### LISTED RECORDS
▼

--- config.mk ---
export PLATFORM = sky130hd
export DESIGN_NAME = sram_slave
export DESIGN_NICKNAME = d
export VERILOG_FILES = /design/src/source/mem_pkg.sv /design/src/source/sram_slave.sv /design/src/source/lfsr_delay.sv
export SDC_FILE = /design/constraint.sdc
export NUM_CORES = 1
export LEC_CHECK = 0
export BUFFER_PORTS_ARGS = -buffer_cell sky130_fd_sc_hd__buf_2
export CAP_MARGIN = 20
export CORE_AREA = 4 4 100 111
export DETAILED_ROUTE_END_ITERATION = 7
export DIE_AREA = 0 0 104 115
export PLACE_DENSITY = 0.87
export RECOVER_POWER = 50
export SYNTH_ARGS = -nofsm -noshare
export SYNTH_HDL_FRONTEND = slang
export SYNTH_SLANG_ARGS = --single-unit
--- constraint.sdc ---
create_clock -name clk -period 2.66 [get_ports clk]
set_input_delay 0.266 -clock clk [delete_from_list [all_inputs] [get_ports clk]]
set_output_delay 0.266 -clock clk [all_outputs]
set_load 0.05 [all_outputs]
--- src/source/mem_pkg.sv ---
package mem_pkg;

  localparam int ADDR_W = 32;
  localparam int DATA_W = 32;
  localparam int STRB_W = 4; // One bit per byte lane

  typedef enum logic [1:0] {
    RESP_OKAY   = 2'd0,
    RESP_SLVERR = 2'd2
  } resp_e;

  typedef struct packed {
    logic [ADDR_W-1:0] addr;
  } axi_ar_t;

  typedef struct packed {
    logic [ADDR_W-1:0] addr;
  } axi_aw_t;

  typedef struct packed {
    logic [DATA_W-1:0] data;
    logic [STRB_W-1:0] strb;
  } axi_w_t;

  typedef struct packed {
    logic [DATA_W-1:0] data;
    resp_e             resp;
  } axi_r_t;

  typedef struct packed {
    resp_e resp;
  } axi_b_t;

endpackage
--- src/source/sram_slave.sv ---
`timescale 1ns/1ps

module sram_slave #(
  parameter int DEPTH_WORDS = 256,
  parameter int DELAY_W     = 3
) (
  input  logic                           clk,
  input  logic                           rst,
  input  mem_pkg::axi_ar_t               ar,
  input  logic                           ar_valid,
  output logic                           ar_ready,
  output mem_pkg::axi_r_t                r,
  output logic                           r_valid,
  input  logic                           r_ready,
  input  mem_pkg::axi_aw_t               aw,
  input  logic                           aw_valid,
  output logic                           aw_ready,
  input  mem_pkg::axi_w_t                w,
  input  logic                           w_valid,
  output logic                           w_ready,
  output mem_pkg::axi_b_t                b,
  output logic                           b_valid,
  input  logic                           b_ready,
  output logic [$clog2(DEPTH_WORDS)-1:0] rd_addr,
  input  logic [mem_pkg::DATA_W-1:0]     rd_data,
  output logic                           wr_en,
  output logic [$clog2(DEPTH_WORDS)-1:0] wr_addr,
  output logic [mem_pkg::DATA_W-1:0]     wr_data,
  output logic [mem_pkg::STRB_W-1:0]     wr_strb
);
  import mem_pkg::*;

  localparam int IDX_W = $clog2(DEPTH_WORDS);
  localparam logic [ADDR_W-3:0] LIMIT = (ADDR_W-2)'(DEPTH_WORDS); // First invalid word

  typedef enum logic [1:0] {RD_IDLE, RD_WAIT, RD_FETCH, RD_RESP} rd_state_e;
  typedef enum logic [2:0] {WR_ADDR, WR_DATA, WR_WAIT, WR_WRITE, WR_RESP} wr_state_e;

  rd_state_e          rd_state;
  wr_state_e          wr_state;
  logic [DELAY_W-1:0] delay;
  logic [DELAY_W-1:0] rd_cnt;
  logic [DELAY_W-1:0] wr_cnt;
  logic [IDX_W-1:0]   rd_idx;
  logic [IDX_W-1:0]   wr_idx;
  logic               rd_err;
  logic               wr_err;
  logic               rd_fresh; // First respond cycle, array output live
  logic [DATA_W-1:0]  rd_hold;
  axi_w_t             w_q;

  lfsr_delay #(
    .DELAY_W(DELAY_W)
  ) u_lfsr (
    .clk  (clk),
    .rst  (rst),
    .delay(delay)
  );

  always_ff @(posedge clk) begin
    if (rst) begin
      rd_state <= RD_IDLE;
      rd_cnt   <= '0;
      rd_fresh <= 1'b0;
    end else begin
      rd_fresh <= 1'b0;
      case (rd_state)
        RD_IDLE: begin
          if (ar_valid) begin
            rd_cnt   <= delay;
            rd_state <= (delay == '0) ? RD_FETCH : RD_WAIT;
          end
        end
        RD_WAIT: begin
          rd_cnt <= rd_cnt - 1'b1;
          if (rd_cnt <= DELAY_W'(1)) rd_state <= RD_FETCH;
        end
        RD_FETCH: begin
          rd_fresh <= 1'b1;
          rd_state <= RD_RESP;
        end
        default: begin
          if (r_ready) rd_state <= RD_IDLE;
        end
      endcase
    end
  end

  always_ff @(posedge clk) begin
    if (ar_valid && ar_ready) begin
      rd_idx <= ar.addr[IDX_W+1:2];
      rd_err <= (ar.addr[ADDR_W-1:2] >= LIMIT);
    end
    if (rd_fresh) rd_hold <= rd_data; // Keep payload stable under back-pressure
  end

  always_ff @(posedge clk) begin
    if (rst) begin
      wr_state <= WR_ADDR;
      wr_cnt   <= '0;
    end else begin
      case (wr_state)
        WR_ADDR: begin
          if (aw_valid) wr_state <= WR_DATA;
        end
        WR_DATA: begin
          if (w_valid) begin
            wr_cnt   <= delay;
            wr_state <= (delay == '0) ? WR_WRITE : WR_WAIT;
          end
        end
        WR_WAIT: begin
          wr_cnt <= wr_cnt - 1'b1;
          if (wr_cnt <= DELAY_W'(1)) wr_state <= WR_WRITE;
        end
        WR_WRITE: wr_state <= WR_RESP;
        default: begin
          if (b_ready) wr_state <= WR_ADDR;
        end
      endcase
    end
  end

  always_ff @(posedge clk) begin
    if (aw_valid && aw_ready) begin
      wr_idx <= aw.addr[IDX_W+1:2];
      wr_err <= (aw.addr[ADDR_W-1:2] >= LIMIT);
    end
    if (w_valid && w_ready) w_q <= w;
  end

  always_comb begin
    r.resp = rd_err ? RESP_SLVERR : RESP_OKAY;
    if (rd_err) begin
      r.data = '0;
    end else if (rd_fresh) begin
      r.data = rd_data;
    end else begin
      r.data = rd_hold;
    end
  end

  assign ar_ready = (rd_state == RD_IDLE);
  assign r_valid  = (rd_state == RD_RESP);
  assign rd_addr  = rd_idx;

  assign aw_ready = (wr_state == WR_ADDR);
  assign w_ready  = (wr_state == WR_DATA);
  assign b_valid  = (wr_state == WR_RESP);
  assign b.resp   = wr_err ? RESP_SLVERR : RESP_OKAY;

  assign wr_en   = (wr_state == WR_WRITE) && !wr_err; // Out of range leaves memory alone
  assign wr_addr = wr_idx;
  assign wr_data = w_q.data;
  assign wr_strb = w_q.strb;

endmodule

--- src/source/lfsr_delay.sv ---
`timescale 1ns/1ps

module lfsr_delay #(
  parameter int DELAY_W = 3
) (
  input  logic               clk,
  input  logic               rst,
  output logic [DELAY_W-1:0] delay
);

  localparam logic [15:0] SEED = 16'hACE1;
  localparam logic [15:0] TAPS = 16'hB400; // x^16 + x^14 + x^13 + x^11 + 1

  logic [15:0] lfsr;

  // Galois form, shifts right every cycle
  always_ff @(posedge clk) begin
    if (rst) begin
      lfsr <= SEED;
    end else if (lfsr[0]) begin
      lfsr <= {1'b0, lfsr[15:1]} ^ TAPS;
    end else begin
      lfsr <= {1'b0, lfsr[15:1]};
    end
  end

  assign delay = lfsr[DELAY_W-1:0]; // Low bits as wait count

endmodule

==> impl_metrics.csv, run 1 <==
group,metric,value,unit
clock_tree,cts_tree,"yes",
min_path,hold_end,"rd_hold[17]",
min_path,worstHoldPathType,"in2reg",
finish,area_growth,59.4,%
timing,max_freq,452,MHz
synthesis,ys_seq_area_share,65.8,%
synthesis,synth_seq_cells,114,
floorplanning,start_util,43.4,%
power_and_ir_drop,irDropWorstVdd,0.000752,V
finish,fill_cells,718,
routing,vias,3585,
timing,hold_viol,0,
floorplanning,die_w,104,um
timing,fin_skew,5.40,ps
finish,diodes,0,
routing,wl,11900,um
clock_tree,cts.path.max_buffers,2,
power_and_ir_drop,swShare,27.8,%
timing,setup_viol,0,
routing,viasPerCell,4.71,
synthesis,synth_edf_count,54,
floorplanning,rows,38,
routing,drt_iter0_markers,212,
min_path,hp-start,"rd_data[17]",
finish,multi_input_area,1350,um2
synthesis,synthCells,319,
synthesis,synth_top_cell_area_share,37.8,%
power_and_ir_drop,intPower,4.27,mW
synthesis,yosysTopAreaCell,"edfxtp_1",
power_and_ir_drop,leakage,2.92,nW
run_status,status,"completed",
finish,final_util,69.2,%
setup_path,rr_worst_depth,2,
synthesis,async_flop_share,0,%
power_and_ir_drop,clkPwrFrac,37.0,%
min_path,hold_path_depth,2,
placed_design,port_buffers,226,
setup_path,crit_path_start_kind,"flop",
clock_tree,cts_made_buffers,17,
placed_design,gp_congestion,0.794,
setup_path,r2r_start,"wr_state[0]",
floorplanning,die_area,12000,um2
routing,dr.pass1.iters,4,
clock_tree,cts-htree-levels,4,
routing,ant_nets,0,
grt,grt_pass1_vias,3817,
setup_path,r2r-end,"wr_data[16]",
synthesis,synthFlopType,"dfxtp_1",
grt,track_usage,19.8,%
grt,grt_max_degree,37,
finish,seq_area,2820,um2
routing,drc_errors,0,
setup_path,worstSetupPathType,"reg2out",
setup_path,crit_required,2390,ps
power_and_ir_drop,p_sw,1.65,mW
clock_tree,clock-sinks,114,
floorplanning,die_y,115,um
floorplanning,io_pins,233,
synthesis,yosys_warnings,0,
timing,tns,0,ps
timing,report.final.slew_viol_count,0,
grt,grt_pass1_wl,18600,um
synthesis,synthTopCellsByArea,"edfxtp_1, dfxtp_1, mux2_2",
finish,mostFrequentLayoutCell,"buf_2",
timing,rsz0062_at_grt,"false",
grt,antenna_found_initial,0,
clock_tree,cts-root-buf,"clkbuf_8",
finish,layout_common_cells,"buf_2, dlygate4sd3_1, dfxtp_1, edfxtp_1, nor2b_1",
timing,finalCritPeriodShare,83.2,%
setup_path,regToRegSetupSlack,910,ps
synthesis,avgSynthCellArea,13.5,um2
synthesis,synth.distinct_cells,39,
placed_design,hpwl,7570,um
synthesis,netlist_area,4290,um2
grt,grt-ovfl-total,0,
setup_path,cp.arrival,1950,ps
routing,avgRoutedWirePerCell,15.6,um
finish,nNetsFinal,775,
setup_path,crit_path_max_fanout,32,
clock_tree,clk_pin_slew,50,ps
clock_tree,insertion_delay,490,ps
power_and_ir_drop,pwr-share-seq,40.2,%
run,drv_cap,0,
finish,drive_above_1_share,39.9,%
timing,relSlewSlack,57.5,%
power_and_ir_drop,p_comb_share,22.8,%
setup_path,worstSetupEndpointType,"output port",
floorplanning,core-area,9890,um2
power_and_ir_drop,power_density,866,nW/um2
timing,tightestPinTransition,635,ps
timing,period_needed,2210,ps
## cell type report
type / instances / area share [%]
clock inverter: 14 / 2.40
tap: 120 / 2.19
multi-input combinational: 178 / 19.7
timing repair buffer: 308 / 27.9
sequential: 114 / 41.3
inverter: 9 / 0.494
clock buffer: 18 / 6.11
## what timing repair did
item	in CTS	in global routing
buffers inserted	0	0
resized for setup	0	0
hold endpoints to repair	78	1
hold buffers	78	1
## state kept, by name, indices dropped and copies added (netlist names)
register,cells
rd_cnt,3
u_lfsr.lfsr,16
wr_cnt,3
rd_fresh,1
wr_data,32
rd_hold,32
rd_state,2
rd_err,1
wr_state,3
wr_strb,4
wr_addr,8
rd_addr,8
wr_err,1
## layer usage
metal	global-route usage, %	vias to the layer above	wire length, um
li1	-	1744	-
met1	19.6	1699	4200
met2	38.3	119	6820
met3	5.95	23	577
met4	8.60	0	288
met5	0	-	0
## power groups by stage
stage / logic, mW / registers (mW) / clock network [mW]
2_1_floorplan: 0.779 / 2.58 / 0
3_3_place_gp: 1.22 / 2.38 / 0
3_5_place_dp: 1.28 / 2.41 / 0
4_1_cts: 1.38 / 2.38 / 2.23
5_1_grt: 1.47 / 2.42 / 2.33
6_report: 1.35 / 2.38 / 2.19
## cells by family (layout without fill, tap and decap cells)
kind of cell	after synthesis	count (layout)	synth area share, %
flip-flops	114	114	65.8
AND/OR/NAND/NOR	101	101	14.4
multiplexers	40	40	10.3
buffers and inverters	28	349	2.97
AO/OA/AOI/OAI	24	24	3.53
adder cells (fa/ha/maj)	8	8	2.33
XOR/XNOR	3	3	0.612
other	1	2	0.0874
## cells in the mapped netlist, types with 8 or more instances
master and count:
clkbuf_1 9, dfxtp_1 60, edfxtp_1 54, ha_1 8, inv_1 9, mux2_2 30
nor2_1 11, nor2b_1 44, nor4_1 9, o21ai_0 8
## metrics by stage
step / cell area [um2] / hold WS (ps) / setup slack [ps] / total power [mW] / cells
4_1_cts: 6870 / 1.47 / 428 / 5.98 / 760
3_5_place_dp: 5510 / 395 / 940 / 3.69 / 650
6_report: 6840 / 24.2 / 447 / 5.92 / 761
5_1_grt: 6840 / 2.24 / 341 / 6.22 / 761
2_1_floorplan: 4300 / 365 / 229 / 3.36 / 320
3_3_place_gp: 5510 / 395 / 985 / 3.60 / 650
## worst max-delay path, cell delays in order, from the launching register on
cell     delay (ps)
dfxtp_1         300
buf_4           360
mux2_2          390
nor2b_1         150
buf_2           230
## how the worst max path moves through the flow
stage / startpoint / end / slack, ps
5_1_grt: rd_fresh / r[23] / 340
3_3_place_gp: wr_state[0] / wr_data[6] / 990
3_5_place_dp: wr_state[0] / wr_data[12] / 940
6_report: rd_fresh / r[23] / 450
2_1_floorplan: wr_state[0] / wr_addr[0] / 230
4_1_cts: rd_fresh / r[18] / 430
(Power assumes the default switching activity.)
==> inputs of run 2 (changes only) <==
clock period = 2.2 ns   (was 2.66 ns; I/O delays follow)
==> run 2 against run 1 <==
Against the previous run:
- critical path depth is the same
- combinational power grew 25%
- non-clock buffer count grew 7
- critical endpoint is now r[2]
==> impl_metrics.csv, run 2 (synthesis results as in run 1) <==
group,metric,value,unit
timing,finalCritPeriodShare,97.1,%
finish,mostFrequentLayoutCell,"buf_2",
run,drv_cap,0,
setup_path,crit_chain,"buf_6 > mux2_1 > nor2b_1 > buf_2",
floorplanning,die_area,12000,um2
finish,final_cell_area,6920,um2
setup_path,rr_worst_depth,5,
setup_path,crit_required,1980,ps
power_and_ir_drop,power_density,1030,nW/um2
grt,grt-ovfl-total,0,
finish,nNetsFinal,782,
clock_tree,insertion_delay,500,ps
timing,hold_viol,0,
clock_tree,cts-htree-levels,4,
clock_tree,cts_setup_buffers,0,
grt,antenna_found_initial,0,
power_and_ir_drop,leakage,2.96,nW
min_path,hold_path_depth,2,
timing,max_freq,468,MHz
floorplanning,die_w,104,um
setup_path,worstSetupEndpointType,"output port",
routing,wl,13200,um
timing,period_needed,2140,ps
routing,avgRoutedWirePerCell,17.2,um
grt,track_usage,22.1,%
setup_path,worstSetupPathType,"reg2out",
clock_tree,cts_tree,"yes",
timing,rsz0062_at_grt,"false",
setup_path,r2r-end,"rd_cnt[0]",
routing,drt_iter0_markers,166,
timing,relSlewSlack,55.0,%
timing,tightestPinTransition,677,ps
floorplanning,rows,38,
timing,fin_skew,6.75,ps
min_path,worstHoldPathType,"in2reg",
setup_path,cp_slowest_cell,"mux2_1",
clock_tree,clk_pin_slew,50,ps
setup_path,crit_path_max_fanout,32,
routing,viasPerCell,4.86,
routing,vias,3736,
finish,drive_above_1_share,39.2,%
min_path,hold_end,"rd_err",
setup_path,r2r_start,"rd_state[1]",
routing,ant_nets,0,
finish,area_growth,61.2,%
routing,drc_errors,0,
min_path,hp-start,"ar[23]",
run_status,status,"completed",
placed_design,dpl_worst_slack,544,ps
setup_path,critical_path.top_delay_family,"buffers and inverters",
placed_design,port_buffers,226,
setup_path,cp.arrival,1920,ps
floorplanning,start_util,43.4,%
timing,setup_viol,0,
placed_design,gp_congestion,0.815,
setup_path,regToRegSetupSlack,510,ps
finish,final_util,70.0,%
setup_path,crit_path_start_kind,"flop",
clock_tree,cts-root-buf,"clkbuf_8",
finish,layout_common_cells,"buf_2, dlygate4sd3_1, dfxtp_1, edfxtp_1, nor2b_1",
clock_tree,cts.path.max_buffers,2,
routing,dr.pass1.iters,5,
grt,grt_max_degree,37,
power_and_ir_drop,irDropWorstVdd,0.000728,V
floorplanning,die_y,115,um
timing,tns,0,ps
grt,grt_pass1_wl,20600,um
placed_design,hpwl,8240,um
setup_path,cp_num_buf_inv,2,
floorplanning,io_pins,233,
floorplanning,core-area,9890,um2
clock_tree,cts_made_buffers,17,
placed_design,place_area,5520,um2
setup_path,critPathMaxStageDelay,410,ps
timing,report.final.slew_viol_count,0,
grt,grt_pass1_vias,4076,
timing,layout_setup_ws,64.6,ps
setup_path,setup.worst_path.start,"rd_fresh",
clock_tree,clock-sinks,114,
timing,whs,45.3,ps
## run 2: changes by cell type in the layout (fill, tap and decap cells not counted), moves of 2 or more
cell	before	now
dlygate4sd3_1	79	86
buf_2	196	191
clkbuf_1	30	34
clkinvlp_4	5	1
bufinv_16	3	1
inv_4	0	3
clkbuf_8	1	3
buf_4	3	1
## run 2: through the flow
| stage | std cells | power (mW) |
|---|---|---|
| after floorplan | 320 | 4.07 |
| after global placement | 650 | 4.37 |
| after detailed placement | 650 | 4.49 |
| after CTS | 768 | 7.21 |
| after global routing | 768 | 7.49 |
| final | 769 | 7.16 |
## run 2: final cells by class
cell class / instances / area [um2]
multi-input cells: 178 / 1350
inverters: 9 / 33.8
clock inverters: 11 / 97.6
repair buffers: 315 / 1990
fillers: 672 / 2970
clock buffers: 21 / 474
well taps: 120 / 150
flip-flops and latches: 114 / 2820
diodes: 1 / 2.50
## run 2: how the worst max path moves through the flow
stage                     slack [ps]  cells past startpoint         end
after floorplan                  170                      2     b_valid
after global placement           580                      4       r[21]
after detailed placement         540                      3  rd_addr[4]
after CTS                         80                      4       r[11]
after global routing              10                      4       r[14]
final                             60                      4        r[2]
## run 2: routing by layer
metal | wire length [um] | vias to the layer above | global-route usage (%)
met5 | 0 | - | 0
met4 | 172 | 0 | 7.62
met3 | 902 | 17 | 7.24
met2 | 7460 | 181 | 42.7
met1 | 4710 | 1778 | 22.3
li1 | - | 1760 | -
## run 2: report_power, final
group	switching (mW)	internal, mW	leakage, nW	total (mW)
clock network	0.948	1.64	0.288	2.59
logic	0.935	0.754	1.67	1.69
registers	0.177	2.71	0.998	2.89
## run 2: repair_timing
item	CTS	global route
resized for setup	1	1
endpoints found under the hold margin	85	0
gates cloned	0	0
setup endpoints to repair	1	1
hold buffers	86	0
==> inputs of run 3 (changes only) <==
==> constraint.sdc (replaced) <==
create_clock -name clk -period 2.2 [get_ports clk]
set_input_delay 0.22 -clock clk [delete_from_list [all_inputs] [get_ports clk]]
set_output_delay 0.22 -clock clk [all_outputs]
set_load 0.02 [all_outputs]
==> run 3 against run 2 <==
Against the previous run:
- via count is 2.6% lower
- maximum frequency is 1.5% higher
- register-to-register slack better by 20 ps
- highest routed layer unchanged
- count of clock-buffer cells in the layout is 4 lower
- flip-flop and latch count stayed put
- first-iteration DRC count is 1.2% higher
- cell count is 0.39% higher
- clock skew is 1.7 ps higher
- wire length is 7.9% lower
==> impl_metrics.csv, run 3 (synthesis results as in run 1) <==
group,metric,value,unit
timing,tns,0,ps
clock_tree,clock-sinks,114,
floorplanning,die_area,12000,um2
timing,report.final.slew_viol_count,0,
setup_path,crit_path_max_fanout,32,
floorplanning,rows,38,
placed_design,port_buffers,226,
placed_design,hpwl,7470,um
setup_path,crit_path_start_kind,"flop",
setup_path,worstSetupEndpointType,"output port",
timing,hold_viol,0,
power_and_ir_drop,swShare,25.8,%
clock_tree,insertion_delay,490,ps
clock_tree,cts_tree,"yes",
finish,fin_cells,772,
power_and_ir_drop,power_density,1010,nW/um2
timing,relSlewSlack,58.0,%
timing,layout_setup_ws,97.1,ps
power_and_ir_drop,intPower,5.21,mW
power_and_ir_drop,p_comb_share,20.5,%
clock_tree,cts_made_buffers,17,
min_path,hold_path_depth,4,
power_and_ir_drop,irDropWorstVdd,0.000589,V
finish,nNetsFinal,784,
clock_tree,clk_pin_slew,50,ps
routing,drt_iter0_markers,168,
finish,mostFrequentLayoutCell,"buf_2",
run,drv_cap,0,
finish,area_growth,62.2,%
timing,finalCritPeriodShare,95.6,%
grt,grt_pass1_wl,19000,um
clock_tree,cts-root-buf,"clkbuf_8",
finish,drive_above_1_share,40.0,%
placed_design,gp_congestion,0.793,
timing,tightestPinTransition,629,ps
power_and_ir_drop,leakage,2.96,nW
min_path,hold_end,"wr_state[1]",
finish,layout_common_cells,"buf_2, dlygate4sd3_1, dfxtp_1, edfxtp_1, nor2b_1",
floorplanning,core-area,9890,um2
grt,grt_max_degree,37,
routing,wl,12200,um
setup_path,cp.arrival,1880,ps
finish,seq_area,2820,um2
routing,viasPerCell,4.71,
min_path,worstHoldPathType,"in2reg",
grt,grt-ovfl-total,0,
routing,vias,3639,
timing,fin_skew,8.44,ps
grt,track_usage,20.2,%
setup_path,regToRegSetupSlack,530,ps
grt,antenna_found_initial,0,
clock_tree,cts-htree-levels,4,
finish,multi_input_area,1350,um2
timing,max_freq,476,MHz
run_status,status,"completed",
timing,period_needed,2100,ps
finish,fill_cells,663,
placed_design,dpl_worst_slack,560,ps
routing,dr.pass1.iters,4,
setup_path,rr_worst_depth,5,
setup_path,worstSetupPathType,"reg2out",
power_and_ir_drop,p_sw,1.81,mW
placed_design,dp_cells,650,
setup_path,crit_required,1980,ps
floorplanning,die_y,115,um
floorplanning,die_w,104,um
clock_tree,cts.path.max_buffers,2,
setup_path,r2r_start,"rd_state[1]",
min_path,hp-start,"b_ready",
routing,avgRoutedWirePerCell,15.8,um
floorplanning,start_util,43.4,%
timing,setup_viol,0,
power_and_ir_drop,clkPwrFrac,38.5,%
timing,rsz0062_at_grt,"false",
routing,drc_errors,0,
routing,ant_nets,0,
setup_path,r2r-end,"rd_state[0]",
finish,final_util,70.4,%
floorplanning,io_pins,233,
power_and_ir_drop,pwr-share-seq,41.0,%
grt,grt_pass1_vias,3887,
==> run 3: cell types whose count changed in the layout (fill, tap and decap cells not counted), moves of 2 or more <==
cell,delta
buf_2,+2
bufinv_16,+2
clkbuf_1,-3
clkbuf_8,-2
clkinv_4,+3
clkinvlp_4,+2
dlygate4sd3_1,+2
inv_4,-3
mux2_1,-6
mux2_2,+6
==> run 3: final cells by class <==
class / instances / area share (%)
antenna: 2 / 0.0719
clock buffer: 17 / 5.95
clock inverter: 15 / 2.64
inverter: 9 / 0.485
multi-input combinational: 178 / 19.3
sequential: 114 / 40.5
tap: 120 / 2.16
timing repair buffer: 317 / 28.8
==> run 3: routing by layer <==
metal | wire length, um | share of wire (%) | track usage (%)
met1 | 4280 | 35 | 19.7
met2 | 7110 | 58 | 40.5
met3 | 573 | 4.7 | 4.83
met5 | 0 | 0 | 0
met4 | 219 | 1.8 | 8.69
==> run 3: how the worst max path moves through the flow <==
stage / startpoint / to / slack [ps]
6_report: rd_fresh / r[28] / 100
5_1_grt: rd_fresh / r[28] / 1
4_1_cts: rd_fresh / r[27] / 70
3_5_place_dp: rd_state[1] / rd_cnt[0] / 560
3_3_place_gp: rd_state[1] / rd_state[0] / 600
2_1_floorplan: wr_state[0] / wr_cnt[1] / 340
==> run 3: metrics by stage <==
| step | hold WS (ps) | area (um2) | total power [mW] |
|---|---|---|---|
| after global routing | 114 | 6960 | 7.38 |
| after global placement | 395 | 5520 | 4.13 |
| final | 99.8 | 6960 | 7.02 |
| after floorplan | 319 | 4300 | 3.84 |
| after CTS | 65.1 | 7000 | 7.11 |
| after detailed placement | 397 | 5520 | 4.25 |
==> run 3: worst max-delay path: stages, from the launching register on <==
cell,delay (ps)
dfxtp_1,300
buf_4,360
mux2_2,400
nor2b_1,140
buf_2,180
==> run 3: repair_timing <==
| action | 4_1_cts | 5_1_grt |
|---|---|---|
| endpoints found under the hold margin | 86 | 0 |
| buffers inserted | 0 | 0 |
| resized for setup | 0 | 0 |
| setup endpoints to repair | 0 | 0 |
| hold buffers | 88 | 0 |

▲

### INSTRUCTIONS TO FOLLOW
Filter the listing above so that only lines holding the word "results" remain, and report those lines.

### EXPECTED ANSWER
==> impl_metrics.csv, run 2 (synthesis results as in run 1) <==
==> impl_metrics.csv, run 3 (synthesis results as in run 1) <==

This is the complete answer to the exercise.